Stored data:
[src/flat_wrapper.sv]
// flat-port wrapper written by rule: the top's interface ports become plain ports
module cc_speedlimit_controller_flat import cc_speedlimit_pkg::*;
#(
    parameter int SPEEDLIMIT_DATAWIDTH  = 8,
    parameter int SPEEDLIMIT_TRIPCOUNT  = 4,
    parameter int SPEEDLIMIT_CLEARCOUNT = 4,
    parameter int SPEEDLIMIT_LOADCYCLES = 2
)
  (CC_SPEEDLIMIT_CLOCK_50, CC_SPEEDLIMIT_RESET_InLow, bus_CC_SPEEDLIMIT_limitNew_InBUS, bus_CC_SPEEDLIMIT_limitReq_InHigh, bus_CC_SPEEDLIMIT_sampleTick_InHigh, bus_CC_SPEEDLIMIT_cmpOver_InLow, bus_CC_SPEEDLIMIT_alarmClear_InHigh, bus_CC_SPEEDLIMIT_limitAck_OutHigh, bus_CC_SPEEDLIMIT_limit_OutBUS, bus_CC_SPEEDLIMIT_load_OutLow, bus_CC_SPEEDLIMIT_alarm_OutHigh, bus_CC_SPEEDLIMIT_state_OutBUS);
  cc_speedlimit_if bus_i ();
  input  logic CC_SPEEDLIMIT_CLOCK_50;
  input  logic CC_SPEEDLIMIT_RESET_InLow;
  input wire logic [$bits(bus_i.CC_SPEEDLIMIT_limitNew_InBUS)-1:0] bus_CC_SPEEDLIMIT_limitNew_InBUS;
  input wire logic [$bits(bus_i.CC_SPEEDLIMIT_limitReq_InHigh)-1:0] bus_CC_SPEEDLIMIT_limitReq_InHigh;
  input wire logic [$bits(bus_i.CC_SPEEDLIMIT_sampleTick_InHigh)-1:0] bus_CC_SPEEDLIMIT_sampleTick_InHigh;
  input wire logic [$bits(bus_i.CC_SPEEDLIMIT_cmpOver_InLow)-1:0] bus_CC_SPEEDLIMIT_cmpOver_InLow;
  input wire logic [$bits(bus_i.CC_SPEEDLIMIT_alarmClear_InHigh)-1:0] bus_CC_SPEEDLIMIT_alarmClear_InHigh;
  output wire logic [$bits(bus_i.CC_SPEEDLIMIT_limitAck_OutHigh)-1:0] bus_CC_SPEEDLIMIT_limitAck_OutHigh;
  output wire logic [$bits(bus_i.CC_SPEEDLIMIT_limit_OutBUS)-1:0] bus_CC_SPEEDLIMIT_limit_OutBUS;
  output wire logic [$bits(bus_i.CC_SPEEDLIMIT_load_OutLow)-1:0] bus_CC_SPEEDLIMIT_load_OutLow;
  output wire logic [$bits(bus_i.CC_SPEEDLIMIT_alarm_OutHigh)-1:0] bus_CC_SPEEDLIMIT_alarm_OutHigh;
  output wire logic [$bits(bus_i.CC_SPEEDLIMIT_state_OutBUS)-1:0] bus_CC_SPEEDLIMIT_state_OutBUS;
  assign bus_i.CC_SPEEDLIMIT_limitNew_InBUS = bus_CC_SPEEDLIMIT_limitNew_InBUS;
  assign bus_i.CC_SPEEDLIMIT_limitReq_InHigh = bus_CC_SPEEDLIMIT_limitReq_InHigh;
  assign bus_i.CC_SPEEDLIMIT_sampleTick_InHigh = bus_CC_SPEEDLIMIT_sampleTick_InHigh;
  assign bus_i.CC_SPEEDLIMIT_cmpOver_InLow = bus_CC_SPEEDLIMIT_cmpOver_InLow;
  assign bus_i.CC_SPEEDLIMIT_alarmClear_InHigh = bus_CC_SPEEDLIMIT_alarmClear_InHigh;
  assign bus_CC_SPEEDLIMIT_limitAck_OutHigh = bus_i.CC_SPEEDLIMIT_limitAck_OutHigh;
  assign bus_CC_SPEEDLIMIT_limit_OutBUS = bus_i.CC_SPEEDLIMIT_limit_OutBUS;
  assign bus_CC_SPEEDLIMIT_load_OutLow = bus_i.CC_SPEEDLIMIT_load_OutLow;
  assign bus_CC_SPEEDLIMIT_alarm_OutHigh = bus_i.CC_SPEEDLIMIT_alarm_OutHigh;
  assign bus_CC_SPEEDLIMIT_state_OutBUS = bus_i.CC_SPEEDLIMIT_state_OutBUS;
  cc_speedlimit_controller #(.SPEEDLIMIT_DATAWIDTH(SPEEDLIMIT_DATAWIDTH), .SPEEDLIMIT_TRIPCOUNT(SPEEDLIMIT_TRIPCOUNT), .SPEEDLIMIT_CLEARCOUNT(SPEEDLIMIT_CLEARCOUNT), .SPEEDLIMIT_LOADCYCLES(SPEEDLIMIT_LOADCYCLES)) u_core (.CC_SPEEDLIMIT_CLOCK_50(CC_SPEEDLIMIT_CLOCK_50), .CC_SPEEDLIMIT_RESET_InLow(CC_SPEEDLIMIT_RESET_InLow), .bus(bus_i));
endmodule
* * *
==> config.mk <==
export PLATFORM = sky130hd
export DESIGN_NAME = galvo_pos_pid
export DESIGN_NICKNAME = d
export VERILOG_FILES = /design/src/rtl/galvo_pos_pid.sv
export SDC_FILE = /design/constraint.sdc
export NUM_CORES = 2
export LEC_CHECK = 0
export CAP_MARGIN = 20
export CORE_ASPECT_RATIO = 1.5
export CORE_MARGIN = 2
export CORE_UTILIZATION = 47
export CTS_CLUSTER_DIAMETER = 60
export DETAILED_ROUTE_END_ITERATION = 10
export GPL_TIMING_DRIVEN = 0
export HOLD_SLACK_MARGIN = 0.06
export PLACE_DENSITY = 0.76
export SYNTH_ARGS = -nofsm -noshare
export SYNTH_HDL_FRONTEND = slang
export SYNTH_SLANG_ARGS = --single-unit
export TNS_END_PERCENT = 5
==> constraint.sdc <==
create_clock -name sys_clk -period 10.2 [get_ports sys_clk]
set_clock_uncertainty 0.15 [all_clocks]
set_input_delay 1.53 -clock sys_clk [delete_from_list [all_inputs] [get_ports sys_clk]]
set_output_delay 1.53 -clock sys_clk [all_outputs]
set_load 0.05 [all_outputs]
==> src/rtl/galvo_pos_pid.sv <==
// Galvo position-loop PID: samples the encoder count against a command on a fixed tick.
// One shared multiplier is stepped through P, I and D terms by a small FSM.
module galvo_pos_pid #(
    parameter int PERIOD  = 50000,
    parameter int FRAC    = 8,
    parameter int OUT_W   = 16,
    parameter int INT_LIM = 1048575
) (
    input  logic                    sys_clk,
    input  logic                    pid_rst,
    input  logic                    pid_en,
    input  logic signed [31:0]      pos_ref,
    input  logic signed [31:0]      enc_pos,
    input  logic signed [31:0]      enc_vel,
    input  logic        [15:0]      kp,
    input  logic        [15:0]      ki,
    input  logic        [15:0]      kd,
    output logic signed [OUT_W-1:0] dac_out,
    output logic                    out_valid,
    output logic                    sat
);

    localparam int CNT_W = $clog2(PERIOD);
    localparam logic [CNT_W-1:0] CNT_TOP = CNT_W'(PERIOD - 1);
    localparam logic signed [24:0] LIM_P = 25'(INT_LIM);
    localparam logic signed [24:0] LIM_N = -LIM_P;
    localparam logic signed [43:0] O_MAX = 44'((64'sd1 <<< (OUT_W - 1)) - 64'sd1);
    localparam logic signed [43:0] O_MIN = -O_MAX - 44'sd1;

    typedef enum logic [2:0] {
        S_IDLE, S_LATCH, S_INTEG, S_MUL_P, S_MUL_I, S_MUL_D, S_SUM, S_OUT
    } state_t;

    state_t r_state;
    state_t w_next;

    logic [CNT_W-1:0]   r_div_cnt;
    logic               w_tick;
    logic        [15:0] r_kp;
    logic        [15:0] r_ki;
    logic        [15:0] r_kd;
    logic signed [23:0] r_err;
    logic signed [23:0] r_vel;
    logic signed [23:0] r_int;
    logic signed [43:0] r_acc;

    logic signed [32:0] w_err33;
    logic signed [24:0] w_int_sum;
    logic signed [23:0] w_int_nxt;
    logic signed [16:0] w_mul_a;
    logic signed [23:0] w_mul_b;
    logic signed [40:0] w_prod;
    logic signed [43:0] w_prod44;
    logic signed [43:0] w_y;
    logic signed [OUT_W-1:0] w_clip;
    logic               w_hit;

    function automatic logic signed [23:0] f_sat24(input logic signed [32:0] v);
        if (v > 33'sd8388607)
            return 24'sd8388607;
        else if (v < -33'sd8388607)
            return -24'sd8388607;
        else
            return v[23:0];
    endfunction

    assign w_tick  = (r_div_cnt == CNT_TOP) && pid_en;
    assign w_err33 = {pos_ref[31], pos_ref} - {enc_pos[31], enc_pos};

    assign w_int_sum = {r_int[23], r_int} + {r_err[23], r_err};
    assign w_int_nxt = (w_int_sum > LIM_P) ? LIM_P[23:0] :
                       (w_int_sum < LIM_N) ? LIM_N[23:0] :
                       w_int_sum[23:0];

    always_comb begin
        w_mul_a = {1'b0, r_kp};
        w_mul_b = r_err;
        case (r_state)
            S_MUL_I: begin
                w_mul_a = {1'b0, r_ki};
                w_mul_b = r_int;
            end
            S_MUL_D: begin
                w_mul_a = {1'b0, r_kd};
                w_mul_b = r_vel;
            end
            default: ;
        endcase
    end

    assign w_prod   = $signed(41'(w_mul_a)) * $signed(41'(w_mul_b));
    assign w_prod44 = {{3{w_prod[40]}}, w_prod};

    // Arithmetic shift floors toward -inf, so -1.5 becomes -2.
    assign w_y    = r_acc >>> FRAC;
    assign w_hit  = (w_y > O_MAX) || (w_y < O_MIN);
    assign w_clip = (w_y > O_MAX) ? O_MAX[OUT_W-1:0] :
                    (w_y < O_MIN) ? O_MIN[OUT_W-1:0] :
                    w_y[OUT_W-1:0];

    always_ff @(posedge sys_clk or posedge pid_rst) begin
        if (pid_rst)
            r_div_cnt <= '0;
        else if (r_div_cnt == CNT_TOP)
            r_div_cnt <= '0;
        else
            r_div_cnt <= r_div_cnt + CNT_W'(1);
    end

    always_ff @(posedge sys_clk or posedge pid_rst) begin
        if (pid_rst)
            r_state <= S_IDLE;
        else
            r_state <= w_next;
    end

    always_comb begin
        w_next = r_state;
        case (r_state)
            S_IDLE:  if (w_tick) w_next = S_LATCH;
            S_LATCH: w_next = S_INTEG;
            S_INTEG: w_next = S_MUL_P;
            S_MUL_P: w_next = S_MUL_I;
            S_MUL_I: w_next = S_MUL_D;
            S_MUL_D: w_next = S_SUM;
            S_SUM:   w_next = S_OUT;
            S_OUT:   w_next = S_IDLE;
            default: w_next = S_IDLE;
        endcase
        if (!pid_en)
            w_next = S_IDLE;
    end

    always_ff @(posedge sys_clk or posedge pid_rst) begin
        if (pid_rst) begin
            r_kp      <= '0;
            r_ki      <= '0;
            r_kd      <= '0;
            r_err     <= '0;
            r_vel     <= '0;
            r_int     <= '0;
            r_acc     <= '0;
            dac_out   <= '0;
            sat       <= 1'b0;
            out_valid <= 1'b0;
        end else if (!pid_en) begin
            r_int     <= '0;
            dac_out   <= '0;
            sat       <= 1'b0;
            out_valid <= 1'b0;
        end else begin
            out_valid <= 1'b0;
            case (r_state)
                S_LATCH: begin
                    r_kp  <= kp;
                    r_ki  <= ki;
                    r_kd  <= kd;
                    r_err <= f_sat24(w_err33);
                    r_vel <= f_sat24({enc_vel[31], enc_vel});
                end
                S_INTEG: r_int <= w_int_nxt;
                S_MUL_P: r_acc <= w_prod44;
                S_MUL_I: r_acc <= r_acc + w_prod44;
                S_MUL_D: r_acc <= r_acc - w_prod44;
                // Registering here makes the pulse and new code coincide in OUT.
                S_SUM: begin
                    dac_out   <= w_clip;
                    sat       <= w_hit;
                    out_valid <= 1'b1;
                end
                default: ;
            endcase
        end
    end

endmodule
...
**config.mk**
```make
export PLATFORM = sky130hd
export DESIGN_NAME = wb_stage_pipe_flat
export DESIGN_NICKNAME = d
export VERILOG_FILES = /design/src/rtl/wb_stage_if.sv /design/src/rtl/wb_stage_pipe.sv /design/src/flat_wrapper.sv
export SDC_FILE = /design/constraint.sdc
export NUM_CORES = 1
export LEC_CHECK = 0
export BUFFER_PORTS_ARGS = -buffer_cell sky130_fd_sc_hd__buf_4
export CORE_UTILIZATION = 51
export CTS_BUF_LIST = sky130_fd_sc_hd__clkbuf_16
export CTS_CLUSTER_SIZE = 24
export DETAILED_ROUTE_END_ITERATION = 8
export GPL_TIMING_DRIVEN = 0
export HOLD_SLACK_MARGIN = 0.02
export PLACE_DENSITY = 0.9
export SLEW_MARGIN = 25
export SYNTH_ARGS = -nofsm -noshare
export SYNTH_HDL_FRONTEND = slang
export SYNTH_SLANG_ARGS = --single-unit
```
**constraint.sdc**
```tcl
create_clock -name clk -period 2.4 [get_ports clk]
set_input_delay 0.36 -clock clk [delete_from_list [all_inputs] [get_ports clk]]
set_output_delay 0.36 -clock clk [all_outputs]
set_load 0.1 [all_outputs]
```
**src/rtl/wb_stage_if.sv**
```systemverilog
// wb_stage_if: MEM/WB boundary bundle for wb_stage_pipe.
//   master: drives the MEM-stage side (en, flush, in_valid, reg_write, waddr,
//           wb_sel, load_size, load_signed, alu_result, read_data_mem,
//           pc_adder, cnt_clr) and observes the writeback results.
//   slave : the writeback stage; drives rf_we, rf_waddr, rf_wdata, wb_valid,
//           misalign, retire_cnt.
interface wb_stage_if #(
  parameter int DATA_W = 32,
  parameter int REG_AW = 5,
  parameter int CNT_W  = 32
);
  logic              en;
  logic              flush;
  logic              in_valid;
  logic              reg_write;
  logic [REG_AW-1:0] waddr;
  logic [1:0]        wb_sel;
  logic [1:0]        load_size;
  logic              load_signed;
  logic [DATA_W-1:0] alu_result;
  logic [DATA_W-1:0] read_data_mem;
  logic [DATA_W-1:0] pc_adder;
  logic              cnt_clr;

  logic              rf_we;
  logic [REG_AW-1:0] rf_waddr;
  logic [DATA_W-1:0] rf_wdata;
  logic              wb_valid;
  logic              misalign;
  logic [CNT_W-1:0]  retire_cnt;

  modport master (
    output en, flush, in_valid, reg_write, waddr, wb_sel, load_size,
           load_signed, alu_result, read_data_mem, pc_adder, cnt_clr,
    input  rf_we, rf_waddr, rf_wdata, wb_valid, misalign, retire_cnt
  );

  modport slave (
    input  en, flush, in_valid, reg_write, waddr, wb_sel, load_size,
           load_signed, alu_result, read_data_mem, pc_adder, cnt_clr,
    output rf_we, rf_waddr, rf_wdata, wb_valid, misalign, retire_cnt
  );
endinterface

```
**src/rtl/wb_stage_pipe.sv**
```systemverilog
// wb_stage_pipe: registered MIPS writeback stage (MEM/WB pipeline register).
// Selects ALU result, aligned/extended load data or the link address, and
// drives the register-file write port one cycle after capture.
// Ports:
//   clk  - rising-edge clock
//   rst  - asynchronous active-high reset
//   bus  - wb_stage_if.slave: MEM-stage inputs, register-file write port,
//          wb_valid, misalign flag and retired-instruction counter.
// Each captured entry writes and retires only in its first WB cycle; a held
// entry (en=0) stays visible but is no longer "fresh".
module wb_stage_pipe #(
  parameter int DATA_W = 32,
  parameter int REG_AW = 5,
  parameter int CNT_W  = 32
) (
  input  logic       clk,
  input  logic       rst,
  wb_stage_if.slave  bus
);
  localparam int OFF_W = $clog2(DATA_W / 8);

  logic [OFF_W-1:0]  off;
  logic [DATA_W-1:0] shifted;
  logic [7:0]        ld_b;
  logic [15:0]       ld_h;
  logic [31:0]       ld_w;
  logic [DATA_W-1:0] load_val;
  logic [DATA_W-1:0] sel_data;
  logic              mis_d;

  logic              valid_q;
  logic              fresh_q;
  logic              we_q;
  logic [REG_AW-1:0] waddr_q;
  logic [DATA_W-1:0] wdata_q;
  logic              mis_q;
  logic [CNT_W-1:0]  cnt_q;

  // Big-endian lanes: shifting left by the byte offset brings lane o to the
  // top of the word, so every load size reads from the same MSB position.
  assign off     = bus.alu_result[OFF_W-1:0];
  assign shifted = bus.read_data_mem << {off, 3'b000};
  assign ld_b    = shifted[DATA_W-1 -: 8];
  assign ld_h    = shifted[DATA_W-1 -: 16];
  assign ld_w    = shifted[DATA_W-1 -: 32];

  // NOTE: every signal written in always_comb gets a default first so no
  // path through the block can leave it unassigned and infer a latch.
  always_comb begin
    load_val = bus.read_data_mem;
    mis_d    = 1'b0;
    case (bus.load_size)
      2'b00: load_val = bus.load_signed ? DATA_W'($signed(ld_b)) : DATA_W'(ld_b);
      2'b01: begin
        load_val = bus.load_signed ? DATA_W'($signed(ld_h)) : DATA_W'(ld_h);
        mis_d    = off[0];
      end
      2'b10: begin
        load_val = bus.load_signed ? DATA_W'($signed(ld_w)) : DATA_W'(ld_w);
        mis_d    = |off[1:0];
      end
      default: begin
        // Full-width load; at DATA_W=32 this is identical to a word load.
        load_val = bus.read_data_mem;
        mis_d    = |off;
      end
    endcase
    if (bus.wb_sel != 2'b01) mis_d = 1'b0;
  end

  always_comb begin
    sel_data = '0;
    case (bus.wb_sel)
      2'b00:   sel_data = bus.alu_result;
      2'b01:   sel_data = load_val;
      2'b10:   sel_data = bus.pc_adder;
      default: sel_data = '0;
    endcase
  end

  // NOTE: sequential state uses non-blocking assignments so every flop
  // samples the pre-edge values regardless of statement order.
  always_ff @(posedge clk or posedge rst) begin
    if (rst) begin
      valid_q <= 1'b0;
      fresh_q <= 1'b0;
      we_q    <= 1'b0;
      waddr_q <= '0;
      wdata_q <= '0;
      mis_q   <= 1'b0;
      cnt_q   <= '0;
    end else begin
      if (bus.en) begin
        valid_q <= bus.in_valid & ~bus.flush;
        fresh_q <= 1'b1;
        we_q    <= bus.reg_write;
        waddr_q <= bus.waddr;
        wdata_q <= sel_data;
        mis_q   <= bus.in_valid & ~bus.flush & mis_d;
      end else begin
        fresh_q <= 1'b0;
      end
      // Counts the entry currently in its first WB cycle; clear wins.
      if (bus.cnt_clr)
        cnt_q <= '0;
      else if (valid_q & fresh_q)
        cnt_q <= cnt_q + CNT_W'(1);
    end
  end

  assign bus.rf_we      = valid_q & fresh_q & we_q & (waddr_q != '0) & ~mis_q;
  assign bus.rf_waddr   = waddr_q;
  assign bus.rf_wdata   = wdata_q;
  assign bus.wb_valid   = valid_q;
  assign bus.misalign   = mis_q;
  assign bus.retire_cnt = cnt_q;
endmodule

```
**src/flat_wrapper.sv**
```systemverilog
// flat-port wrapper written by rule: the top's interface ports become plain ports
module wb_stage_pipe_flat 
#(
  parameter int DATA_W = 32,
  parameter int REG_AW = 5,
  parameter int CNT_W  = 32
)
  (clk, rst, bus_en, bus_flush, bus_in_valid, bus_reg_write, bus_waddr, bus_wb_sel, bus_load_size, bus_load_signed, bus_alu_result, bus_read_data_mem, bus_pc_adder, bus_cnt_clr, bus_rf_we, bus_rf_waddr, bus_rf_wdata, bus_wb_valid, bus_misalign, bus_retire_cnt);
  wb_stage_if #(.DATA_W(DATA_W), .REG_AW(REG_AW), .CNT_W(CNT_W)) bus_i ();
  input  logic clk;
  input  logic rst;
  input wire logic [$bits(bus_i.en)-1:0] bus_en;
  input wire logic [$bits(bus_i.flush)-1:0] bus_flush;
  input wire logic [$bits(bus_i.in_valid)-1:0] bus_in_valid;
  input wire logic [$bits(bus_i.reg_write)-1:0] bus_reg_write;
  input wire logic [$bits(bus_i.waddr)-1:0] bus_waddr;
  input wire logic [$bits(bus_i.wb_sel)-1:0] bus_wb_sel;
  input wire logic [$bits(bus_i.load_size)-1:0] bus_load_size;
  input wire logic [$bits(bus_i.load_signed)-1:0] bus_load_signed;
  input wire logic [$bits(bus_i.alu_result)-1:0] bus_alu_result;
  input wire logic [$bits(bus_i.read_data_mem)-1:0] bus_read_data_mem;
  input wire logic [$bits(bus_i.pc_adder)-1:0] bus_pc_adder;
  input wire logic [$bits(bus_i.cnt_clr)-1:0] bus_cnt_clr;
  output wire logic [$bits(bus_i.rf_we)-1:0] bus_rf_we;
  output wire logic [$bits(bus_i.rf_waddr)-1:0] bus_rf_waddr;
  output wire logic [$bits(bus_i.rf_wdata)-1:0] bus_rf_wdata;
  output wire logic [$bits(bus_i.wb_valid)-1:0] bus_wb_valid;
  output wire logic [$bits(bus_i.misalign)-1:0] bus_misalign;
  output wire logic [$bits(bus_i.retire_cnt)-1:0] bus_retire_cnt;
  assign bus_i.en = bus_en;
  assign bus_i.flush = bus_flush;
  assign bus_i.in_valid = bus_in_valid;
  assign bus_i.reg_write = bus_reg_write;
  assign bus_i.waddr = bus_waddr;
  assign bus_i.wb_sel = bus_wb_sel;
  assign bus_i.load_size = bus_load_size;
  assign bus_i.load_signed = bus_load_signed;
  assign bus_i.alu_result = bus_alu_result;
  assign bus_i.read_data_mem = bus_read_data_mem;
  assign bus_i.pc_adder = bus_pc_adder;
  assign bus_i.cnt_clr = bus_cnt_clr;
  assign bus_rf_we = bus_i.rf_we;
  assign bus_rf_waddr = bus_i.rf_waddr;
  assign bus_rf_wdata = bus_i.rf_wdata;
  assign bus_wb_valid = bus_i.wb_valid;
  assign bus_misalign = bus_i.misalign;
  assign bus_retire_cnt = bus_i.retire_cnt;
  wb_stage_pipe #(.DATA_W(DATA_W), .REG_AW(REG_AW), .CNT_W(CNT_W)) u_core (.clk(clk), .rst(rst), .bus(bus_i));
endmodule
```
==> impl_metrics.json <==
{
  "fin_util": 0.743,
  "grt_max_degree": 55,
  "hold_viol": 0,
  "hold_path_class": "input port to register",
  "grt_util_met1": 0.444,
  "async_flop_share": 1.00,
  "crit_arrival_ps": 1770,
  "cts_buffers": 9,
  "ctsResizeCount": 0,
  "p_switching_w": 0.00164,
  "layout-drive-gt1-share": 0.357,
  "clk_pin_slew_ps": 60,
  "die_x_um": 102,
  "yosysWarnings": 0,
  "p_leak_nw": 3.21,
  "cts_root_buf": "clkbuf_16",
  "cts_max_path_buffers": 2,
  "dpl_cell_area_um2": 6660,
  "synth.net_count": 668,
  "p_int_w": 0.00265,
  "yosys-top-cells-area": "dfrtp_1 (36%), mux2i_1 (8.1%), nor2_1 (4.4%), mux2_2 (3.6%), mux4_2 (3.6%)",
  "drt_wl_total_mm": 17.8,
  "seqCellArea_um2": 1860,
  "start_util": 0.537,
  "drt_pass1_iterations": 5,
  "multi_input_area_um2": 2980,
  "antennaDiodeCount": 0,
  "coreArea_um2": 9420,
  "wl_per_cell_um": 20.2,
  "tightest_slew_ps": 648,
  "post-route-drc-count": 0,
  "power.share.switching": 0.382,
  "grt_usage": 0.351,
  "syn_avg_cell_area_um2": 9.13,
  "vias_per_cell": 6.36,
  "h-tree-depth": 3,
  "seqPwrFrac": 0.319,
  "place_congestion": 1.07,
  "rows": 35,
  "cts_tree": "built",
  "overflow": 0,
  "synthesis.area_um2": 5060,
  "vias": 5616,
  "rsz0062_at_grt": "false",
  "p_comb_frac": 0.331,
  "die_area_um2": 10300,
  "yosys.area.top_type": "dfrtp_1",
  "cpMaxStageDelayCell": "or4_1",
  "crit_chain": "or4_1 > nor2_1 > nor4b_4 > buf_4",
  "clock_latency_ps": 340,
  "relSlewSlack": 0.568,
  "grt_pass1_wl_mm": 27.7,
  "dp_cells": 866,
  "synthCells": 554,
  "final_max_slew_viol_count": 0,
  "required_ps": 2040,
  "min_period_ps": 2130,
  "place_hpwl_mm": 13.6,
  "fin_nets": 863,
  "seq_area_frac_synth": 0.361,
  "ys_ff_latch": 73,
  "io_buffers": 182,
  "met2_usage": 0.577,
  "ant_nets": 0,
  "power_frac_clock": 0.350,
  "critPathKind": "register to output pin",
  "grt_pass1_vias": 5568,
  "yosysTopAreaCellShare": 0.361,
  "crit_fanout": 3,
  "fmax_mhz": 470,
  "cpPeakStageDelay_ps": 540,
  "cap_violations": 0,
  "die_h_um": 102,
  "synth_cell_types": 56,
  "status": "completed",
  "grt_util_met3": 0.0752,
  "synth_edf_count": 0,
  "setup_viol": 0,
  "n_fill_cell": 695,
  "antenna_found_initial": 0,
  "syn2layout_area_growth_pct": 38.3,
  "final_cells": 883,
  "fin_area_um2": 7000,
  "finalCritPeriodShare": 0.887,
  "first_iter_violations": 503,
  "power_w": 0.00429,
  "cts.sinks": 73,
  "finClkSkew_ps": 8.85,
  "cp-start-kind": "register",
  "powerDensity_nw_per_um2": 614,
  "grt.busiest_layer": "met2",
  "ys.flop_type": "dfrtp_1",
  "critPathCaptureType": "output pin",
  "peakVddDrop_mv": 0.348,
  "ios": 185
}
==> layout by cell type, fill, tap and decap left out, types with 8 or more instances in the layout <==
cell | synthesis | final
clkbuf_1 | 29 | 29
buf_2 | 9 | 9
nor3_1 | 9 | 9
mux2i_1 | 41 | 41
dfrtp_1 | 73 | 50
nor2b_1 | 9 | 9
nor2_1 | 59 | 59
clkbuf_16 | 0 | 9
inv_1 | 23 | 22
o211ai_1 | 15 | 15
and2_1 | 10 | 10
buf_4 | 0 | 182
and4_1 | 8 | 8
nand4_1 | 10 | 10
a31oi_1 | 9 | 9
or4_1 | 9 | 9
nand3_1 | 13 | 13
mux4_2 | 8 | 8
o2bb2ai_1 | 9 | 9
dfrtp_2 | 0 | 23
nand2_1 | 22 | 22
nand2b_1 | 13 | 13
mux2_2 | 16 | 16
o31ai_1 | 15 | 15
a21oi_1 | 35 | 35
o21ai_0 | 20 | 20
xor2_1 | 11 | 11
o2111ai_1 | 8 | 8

• TRY IT
Among the lines above, return each one holding the string "master".

• RESULT
//   master: drives the MEM-stage side (en, flush, in_valid, reg_write, waddr,
  modport master (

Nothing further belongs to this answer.